(Items from a dataset)
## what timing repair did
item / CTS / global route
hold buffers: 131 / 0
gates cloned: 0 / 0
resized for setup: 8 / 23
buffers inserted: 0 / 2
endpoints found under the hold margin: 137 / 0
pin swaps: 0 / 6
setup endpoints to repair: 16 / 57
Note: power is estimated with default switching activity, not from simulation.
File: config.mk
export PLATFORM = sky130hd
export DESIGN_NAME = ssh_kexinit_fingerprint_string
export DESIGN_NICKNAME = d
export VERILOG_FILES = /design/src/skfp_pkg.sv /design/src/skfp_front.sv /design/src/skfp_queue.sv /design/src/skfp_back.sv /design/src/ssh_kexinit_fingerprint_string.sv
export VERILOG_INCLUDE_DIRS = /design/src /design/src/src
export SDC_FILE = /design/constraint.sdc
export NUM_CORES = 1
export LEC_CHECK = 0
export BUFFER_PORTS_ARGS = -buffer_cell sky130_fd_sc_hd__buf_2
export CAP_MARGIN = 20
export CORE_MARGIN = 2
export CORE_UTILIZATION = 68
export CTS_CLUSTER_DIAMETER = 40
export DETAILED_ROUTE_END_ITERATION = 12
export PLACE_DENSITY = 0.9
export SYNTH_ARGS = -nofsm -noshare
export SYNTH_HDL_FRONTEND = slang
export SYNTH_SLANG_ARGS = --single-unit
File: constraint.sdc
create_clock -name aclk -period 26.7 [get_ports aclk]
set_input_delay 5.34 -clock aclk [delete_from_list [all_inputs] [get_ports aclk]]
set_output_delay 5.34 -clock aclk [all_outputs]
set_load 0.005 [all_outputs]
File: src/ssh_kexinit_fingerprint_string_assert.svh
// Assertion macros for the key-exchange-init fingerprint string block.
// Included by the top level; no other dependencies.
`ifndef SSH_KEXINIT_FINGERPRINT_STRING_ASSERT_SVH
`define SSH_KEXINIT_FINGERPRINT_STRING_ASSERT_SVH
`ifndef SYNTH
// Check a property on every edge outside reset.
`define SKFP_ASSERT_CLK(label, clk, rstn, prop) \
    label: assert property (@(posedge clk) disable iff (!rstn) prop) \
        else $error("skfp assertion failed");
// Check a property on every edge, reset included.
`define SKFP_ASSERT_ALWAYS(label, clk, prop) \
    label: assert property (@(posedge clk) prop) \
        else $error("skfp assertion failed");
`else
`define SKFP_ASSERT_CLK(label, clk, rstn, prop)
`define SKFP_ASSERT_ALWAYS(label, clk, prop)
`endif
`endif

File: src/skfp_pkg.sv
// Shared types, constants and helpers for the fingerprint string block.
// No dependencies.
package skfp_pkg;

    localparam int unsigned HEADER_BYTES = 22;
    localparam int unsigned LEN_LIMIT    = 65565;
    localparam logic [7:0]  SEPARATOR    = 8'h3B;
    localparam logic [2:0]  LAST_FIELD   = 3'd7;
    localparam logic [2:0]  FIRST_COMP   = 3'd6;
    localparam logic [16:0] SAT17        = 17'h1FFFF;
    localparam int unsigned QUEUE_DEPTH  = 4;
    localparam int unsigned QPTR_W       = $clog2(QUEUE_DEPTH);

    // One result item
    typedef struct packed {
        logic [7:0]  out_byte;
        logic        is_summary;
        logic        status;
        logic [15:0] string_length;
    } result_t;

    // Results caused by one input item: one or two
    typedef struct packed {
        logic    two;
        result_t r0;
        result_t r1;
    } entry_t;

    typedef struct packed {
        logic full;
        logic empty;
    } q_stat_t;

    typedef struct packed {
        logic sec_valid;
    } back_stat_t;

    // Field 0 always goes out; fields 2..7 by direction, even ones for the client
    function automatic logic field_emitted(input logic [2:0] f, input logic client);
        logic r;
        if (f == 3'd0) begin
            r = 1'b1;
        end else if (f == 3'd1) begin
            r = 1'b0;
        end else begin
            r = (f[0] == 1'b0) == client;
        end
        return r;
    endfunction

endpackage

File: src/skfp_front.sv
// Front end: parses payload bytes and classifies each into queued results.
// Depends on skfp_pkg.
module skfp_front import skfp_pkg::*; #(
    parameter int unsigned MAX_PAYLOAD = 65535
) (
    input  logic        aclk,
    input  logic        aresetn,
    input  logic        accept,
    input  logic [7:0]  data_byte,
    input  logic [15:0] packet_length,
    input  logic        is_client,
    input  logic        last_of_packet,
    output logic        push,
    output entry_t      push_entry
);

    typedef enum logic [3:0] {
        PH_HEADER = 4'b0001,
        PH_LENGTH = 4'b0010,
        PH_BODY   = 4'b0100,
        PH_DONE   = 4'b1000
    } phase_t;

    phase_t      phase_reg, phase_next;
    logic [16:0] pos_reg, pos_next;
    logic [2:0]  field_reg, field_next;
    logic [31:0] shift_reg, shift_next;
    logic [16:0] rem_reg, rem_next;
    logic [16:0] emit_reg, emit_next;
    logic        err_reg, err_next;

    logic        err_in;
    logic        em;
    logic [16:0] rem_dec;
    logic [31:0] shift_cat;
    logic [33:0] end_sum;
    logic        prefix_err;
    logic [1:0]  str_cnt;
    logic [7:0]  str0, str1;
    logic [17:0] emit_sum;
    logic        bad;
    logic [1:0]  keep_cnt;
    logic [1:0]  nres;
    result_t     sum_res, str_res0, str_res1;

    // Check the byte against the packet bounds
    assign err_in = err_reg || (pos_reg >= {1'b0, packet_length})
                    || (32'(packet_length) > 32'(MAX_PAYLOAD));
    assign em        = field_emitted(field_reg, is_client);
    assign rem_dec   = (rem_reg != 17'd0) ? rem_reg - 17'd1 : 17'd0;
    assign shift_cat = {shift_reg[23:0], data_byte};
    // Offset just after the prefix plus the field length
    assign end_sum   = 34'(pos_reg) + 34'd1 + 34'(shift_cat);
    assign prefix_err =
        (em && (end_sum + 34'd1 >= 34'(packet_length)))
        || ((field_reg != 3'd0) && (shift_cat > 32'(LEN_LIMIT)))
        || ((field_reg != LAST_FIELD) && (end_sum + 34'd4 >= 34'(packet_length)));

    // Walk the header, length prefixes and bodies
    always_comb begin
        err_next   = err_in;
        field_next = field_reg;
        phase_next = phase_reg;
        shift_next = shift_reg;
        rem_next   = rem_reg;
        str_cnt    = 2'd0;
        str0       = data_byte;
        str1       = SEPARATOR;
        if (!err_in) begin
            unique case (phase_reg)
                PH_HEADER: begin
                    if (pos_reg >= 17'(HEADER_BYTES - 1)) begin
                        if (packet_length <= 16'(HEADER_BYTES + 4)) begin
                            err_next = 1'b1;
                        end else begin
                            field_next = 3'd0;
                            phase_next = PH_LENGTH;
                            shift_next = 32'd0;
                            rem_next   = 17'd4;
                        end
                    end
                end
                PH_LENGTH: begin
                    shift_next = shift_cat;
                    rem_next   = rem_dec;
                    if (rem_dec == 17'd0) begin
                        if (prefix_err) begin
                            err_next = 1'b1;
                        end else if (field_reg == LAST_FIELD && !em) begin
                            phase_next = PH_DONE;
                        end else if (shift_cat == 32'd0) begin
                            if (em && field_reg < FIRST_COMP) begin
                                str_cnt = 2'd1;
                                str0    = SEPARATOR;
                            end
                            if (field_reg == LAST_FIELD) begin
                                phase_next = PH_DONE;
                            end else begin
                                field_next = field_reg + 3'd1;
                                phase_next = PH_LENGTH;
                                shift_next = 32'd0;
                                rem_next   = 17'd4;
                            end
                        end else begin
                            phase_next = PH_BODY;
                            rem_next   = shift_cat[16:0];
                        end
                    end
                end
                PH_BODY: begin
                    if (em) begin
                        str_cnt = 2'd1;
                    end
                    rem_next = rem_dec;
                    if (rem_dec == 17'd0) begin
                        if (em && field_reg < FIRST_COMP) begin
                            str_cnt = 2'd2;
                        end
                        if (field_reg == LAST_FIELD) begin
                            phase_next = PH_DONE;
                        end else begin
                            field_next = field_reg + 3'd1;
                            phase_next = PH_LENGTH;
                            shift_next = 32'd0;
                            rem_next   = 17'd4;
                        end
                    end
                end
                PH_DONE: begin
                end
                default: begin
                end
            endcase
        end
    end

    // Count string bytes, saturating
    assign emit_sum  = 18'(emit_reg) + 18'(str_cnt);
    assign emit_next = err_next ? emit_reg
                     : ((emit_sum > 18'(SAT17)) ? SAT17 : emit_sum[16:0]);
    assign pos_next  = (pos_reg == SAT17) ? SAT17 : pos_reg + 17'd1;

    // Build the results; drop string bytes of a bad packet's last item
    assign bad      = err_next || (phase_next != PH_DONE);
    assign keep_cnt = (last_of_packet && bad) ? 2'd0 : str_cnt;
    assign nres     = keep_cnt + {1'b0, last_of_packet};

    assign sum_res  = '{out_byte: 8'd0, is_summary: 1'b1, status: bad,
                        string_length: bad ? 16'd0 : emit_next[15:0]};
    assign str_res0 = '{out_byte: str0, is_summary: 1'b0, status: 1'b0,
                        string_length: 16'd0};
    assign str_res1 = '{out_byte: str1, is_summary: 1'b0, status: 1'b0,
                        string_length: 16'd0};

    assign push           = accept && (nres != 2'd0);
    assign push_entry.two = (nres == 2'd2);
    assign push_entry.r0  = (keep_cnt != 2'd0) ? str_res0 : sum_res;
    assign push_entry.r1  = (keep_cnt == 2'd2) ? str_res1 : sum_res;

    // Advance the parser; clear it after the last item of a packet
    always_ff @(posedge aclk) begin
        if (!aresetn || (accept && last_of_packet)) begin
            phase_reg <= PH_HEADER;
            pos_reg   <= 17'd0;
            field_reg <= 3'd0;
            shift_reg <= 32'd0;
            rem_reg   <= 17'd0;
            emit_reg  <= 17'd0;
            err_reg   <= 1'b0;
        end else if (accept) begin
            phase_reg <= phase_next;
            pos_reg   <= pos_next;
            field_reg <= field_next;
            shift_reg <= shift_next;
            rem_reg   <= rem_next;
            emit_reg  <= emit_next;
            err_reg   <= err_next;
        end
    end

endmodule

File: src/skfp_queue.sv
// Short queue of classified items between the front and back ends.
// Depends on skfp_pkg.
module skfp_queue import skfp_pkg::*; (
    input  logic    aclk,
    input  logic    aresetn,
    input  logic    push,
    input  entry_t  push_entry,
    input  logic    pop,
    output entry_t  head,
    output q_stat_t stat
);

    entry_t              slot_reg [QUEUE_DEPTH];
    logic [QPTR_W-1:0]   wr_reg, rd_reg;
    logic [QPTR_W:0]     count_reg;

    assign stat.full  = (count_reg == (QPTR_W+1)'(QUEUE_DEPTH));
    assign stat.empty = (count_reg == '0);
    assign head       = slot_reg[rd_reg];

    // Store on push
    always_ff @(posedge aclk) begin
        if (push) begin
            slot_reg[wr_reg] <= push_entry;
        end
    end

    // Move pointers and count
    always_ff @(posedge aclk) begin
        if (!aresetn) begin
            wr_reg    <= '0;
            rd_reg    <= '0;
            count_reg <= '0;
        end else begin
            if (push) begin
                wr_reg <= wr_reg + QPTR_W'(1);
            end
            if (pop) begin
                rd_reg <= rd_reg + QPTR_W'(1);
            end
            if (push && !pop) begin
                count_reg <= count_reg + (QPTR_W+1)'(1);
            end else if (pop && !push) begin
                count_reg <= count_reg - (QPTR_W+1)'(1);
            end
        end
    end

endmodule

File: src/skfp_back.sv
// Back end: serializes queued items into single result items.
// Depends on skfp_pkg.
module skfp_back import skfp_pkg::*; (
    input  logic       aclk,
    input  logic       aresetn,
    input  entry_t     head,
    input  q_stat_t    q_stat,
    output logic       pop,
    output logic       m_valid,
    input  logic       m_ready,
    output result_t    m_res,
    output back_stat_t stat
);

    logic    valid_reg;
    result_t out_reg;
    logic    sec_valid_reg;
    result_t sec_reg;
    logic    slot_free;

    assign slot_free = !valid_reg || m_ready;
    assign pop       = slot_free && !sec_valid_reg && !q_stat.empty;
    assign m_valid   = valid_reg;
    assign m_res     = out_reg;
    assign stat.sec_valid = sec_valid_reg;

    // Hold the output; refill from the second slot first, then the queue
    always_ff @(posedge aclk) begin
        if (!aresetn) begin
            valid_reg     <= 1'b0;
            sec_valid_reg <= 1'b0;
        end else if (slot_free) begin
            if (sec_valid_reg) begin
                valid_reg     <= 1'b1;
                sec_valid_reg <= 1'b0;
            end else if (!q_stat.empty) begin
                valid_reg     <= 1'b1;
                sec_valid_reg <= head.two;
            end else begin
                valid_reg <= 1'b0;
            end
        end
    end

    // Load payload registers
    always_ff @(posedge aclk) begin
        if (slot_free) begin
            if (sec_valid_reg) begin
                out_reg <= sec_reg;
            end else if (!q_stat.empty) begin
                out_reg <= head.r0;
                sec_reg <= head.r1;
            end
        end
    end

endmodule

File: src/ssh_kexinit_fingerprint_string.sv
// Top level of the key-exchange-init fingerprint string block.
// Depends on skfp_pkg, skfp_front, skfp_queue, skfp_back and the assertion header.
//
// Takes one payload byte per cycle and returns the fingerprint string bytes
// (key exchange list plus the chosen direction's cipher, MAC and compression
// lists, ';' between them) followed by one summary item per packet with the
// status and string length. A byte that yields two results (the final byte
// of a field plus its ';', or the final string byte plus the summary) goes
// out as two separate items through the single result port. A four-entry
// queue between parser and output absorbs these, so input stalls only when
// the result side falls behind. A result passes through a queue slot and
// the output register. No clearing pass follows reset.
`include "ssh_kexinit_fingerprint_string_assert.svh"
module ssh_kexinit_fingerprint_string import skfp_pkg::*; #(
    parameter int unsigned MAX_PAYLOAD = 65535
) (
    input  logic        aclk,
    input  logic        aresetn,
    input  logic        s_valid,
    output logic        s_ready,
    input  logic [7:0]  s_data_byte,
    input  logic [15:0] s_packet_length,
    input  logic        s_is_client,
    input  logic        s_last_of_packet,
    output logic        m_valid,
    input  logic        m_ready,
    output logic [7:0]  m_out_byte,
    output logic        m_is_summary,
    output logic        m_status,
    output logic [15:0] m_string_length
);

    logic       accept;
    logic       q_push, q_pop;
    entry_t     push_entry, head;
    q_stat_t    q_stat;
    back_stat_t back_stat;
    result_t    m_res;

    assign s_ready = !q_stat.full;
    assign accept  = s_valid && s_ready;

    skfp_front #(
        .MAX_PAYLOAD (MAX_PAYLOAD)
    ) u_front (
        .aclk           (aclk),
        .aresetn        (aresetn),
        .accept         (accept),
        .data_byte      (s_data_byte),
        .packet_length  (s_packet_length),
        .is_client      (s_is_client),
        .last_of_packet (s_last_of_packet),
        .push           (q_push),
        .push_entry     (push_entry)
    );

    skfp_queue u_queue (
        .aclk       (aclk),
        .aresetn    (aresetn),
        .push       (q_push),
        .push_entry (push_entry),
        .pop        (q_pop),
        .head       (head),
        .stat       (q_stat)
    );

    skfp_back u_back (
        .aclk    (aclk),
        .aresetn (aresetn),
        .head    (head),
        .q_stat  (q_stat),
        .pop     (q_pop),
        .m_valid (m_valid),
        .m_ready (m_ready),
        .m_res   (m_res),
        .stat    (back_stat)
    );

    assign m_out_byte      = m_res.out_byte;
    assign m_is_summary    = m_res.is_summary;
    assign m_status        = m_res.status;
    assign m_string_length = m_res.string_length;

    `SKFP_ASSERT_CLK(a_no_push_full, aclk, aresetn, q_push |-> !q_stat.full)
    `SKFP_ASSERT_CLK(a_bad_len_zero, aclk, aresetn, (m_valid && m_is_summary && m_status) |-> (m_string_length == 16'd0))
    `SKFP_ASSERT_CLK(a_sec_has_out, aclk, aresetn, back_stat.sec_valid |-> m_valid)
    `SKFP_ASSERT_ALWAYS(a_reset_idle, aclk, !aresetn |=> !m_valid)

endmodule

- _Requirement_
Every line above with the word "rstn" belongs in the answer, copied as written.

- _Output of the exercise_
`define SKFP_ASSERT_CLK(label, clk, rstn, prop) \
    label: assert property (@(posedge clk) disable iff (!rstn) prop) \
`define SKFP_ASSERT_CLK(label, clk, rstn, prop)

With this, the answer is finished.